**Records to process**:
────────

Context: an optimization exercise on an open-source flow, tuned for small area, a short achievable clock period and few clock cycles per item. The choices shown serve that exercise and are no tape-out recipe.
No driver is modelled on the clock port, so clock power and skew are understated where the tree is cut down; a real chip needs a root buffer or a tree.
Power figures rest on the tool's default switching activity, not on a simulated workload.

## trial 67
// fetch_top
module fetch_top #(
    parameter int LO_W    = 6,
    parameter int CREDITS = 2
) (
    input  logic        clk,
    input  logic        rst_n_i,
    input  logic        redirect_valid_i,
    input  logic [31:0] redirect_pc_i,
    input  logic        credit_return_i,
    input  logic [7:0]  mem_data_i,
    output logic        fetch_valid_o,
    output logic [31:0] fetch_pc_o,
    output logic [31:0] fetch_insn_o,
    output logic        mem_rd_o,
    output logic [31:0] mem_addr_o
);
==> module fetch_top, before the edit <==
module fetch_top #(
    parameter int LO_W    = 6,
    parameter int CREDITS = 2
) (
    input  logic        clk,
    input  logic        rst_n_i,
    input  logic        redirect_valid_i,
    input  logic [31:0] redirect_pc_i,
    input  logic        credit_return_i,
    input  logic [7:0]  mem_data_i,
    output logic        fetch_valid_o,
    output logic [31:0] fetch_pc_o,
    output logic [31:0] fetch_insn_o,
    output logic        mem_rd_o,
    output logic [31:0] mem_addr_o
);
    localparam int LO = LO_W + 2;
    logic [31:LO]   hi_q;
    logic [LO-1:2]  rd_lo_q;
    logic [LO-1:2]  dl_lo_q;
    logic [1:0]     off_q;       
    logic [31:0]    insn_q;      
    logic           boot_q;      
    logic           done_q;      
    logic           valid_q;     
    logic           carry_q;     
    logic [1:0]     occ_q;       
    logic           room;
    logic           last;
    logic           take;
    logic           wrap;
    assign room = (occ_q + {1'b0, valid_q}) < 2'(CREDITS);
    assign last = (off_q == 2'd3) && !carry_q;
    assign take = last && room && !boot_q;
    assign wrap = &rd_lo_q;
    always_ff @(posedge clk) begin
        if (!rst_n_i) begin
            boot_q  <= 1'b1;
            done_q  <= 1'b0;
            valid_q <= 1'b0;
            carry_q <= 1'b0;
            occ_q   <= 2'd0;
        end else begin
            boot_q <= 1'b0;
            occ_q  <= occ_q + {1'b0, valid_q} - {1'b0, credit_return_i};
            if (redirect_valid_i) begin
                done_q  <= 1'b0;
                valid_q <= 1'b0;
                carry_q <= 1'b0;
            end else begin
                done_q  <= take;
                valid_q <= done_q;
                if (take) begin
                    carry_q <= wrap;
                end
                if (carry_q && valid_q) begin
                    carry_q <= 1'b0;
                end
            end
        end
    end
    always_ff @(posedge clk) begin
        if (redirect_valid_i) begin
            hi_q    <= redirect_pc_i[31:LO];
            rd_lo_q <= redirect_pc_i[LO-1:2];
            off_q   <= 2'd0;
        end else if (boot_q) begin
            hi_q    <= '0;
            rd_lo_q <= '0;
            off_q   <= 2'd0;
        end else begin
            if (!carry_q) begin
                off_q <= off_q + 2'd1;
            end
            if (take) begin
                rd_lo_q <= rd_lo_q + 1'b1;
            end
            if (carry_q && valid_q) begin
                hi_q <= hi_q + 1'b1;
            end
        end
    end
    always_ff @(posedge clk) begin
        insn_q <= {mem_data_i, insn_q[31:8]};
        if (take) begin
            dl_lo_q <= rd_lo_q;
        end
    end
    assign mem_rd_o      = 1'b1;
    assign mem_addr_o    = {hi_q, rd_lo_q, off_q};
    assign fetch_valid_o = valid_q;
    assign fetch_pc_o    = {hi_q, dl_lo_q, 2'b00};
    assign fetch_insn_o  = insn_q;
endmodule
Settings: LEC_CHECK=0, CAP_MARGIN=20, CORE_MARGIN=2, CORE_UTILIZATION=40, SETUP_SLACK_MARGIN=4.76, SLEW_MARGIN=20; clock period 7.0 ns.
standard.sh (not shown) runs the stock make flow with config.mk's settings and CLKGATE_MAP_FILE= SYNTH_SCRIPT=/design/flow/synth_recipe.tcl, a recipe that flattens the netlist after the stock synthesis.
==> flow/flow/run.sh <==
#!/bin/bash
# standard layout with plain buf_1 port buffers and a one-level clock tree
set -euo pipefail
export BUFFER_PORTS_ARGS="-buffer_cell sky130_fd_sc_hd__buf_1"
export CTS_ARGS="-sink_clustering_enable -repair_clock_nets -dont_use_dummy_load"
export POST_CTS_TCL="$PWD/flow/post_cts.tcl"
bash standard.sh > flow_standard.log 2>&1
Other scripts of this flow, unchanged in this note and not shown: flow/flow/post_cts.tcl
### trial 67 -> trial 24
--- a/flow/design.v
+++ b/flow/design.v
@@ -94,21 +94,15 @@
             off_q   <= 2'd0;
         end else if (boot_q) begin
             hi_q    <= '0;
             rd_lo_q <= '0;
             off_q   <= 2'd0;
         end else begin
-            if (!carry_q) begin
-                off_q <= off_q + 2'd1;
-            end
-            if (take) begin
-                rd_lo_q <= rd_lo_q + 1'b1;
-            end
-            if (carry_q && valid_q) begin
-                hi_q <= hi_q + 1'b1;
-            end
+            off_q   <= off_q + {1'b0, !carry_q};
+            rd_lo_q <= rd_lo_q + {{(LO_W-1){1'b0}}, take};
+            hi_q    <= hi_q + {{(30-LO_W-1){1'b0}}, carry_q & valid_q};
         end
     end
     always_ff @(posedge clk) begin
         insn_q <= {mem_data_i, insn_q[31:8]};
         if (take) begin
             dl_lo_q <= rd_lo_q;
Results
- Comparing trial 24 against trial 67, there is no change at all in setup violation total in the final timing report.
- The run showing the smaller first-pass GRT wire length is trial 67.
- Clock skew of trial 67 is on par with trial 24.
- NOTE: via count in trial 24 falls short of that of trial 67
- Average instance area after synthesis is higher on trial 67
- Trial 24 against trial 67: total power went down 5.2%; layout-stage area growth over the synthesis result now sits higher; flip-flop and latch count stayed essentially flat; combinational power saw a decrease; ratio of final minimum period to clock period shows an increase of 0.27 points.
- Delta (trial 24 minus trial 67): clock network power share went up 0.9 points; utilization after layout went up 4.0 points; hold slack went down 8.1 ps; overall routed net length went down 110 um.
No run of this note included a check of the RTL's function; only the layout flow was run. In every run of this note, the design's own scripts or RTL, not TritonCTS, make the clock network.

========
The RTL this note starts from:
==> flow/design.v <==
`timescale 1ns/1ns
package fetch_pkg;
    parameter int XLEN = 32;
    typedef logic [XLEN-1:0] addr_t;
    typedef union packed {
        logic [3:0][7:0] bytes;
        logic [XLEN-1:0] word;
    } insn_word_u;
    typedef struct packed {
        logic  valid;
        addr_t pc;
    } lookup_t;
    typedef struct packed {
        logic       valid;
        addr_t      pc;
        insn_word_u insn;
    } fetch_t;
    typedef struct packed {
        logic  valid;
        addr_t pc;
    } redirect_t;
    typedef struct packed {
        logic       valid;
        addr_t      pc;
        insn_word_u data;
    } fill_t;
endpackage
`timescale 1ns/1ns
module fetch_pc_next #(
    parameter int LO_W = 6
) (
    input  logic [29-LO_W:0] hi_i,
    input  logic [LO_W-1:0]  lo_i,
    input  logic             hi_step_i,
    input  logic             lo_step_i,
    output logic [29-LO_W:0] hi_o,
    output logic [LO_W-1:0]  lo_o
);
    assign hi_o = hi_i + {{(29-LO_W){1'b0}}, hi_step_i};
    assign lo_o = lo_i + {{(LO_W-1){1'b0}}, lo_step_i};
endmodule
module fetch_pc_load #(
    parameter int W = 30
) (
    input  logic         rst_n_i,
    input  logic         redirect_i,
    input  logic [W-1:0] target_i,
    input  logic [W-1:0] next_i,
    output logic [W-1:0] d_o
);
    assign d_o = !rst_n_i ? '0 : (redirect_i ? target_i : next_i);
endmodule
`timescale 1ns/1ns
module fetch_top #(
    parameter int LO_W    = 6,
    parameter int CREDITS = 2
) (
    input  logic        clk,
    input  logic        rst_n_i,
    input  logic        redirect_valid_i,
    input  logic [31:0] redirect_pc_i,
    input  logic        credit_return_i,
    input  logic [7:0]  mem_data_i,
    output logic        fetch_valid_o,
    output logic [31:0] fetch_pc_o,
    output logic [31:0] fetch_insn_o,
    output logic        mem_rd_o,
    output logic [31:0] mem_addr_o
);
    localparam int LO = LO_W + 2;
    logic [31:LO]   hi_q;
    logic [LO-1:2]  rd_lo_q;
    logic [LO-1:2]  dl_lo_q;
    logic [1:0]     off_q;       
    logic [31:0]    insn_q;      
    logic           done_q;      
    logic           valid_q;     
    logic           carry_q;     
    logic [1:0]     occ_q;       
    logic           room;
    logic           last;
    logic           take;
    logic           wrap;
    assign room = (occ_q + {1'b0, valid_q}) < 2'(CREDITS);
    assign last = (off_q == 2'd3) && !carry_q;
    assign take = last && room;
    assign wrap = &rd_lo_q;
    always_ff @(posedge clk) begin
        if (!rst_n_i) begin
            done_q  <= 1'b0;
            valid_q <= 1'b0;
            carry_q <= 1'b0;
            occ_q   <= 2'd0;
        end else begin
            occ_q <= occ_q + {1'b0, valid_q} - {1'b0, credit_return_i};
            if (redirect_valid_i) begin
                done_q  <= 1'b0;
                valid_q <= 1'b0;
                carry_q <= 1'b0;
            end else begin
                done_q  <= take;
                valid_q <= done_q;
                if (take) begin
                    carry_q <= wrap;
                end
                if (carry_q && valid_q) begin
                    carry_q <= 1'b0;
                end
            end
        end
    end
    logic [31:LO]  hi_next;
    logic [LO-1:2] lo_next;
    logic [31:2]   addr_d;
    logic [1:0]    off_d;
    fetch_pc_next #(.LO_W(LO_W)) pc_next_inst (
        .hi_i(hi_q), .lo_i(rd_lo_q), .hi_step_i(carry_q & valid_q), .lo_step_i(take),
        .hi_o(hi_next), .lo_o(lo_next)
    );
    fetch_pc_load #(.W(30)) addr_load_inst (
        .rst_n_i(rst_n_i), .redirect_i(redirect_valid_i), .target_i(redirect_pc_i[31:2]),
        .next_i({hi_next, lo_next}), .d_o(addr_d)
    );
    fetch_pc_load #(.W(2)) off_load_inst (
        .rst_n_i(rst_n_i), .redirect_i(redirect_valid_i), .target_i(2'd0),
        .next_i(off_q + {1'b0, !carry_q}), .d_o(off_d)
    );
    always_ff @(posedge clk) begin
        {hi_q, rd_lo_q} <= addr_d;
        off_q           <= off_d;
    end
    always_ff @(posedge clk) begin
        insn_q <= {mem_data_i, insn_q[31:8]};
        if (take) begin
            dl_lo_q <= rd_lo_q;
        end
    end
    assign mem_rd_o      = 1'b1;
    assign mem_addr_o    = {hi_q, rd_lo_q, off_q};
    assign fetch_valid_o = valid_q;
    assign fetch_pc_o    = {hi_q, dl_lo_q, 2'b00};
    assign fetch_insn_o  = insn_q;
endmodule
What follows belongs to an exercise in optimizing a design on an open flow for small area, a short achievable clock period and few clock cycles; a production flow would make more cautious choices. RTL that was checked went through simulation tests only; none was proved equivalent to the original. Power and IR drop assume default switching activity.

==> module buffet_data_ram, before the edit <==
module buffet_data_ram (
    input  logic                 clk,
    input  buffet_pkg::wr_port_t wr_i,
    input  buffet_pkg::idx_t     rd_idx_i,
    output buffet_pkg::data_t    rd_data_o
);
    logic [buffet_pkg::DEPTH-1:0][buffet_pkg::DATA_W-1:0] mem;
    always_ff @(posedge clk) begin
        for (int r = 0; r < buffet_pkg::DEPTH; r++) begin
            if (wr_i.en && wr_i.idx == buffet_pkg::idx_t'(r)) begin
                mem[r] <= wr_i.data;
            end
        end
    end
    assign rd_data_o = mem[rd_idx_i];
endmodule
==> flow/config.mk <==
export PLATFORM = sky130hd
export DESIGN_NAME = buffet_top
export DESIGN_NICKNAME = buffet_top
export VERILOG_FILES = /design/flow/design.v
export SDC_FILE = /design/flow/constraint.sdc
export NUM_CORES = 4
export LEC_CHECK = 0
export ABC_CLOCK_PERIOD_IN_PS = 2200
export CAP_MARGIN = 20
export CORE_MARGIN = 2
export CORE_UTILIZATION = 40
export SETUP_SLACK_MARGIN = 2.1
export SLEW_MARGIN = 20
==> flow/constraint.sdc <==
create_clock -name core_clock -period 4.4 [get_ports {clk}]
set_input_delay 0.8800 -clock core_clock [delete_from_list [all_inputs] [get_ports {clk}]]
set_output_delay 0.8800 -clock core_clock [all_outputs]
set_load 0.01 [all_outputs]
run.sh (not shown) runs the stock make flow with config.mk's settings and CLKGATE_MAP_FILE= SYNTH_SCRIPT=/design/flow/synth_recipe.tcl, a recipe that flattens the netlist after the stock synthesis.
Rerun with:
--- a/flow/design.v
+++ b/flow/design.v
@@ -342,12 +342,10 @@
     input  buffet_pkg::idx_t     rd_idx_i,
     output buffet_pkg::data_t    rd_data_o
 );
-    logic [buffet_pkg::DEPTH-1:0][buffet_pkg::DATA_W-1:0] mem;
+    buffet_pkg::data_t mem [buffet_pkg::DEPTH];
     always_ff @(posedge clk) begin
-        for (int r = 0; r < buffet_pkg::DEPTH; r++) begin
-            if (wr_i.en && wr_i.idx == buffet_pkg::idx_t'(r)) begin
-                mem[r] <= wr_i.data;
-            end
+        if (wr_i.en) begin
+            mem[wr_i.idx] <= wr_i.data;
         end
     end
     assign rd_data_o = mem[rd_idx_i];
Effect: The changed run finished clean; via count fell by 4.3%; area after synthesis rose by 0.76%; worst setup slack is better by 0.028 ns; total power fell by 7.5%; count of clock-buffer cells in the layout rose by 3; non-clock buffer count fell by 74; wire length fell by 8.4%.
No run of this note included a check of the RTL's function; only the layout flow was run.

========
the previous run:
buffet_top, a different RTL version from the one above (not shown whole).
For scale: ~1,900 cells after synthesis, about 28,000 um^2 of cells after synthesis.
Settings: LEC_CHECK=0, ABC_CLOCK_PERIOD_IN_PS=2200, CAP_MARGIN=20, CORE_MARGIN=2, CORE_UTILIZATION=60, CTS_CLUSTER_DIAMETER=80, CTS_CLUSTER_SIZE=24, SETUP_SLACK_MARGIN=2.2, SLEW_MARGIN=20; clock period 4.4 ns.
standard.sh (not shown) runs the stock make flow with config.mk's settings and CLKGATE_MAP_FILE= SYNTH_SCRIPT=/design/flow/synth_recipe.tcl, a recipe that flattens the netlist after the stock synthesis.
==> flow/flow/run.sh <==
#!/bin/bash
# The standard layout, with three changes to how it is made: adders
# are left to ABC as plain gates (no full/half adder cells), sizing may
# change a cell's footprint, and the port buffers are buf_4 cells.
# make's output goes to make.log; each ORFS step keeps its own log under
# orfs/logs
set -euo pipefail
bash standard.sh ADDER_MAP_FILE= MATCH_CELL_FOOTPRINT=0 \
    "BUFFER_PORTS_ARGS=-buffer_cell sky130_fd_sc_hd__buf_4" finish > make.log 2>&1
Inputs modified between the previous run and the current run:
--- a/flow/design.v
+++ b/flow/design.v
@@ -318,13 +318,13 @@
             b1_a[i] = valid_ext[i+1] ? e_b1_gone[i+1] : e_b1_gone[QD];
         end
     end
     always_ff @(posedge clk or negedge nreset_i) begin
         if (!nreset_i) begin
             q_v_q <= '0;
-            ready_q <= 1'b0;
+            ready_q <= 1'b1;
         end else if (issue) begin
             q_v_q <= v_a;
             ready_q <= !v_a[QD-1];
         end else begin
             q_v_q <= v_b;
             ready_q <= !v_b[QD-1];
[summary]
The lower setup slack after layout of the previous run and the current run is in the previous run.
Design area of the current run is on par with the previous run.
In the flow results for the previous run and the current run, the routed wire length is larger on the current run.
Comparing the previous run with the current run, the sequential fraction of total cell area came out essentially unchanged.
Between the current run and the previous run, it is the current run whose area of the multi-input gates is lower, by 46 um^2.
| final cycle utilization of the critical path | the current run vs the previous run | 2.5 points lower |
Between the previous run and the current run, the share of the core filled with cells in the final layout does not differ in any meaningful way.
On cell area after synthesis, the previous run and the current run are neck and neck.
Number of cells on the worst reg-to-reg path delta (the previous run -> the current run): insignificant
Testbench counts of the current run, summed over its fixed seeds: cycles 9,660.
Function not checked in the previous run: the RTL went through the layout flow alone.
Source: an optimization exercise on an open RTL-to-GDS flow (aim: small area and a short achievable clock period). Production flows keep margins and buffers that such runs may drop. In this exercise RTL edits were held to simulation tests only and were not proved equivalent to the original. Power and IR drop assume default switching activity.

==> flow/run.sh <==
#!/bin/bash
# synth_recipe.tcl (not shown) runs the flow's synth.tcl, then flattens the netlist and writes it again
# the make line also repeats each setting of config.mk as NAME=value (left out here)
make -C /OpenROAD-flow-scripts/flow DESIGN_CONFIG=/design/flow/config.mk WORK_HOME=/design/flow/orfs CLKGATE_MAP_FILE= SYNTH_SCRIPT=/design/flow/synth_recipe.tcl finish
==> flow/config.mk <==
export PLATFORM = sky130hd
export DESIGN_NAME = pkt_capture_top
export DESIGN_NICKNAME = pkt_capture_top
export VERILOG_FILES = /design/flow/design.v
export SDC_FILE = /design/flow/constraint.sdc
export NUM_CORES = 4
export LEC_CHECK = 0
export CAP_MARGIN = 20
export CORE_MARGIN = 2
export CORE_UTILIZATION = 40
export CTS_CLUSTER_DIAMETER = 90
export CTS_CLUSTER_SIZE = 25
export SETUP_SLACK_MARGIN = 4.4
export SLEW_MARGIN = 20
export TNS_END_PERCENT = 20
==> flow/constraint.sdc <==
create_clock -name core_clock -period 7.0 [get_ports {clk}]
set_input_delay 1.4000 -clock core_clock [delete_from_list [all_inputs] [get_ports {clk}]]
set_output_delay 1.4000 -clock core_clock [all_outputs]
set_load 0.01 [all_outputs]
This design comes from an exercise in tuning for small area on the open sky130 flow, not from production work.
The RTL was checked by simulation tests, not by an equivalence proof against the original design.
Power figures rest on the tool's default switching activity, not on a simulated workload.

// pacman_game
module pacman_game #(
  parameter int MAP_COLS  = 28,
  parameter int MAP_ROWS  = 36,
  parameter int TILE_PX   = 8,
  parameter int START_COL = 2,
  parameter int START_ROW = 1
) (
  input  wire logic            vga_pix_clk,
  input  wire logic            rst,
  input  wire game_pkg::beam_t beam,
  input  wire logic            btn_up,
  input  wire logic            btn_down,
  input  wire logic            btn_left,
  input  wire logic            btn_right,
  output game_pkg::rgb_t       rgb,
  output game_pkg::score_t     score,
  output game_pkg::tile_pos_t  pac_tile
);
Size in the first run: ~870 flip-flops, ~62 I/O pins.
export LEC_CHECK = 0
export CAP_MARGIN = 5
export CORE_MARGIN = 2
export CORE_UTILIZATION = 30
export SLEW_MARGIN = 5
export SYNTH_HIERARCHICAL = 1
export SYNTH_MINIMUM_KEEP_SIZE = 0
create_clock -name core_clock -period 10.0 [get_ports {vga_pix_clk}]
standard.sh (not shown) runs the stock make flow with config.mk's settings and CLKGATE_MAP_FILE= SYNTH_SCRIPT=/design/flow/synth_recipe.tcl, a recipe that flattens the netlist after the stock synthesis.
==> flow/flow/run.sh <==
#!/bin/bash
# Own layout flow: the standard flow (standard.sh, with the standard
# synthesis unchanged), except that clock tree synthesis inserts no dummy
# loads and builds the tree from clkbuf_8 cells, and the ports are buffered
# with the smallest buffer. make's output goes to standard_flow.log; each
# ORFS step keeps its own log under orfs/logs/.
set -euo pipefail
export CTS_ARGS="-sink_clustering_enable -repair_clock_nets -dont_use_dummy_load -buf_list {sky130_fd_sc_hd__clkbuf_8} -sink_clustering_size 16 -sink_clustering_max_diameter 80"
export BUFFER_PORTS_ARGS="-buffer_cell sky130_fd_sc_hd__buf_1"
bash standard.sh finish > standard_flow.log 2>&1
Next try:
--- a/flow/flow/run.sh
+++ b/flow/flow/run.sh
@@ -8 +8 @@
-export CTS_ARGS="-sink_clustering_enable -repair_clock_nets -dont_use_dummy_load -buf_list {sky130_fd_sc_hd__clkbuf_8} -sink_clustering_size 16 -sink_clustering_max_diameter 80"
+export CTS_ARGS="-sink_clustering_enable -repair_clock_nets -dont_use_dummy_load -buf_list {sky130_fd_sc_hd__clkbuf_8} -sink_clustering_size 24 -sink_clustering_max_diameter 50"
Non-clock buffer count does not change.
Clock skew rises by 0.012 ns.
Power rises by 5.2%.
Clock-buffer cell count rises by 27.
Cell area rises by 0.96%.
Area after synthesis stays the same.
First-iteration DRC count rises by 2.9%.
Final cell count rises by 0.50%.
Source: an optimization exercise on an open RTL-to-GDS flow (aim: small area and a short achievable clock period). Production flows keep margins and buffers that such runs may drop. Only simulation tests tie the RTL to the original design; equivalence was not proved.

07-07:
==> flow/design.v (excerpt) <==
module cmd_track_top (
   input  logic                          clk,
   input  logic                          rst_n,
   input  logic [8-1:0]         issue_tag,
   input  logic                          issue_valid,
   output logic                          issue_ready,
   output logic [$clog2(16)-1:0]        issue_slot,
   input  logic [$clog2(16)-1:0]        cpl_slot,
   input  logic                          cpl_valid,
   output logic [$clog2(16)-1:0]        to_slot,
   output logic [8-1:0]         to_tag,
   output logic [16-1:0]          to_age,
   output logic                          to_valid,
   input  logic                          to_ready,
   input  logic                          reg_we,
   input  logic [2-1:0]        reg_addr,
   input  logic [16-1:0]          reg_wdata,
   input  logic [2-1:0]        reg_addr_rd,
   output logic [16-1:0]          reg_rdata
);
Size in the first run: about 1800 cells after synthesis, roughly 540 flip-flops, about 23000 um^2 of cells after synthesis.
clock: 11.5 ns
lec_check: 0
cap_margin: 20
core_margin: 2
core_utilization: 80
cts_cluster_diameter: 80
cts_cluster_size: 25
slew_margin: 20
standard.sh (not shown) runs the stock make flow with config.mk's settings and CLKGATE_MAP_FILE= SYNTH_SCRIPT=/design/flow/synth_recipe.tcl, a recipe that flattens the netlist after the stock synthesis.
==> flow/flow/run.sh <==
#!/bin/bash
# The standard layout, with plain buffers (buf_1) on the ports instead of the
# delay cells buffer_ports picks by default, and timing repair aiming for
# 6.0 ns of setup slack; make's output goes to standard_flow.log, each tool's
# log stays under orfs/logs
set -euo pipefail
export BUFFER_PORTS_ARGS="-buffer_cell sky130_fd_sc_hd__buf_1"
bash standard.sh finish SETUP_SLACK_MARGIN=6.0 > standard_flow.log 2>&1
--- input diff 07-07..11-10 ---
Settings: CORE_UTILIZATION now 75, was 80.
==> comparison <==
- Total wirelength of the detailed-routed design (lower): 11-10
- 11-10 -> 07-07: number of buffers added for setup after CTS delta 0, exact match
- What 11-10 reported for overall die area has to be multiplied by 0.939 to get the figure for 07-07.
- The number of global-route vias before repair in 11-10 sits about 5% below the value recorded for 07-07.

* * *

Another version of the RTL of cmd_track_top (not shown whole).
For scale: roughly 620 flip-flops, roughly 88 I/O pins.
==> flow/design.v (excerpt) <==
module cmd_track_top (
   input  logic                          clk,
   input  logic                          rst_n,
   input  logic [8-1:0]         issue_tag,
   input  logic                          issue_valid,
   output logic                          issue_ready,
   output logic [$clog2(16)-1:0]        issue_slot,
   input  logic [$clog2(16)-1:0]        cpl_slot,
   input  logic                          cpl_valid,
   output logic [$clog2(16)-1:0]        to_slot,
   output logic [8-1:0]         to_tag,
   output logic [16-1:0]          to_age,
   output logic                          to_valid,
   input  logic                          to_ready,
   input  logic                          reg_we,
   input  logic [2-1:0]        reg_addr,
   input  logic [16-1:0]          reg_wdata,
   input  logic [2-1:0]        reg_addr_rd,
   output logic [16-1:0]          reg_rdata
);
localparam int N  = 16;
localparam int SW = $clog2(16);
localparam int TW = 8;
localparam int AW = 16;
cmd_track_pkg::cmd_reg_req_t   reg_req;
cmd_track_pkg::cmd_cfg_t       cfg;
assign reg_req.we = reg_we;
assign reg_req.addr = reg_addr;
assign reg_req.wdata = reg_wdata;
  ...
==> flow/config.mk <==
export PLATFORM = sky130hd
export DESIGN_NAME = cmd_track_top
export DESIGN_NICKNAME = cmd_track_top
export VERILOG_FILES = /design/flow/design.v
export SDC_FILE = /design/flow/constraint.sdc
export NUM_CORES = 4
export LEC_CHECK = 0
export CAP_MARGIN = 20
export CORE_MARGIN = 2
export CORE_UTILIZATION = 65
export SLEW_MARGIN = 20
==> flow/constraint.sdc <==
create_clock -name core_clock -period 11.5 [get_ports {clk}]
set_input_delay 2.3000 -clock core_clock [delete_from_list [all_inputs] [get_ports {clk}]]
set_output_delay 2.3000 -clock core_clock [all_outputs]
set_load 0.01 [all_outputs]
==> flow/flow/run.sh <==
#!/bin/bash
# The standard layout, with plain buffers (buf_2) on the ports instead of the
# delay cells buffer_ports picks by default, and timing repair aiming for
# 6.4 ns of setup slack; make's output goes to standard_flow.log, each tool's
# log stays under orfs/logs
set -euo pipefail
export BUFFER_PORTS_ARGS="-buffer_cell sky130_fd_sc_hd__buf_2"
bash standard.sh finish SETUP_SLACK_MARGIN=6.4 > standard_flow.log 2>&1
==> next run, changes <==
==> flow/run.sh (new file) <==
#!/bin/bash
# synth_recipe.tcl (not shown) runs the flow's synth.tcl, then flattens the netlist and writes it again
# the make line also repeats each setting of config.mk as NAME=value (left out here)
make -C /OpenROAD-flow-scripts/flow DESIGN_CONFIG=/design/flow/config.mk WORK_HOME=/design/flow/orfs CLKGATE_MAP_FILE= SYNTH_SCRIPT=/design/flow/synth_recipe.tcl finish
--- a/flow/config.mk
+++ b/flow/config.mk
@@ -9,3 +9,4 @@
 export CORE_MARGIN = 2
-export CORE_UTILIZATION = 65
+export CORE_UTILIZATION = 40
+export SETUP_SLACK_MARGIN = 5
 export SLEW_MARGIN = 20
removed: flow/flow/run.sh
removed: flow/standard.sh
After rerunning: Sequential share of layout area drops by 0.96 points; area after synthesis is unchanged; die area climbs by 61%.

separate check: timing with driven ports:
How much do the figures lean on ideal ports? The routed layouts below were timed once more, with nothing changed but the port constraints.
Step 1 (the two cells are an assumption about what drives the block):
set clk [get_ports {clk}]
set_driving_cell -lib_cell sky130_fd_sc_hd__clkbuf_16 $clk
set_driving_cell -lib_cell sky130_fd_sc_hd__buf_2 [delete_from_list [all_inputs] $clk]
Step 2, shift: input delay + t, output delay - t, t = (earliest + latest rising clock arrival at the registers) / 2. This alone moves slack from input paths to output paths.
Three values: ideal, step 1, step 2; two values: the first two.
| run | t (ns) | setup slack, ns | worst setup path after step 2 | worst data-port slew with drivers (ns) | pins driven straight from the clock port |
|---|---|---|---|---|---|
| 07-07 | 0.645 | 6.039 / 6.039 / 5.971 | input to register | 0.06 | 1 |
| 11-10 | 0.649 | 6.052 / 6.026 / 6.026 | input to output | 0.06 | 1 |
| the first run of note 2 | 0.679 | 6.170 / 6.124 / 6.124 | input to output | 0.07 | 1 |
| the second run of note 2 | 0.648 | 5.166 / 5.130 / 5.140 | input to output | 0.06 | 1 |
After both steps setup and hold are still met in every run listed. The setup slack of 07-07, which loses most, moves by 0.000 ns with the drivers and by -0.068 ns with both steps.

────────

**What the exercise asks**: Nothing but a number is expected: how many lines in the listing above contain "instead"?

**The completed task**: 2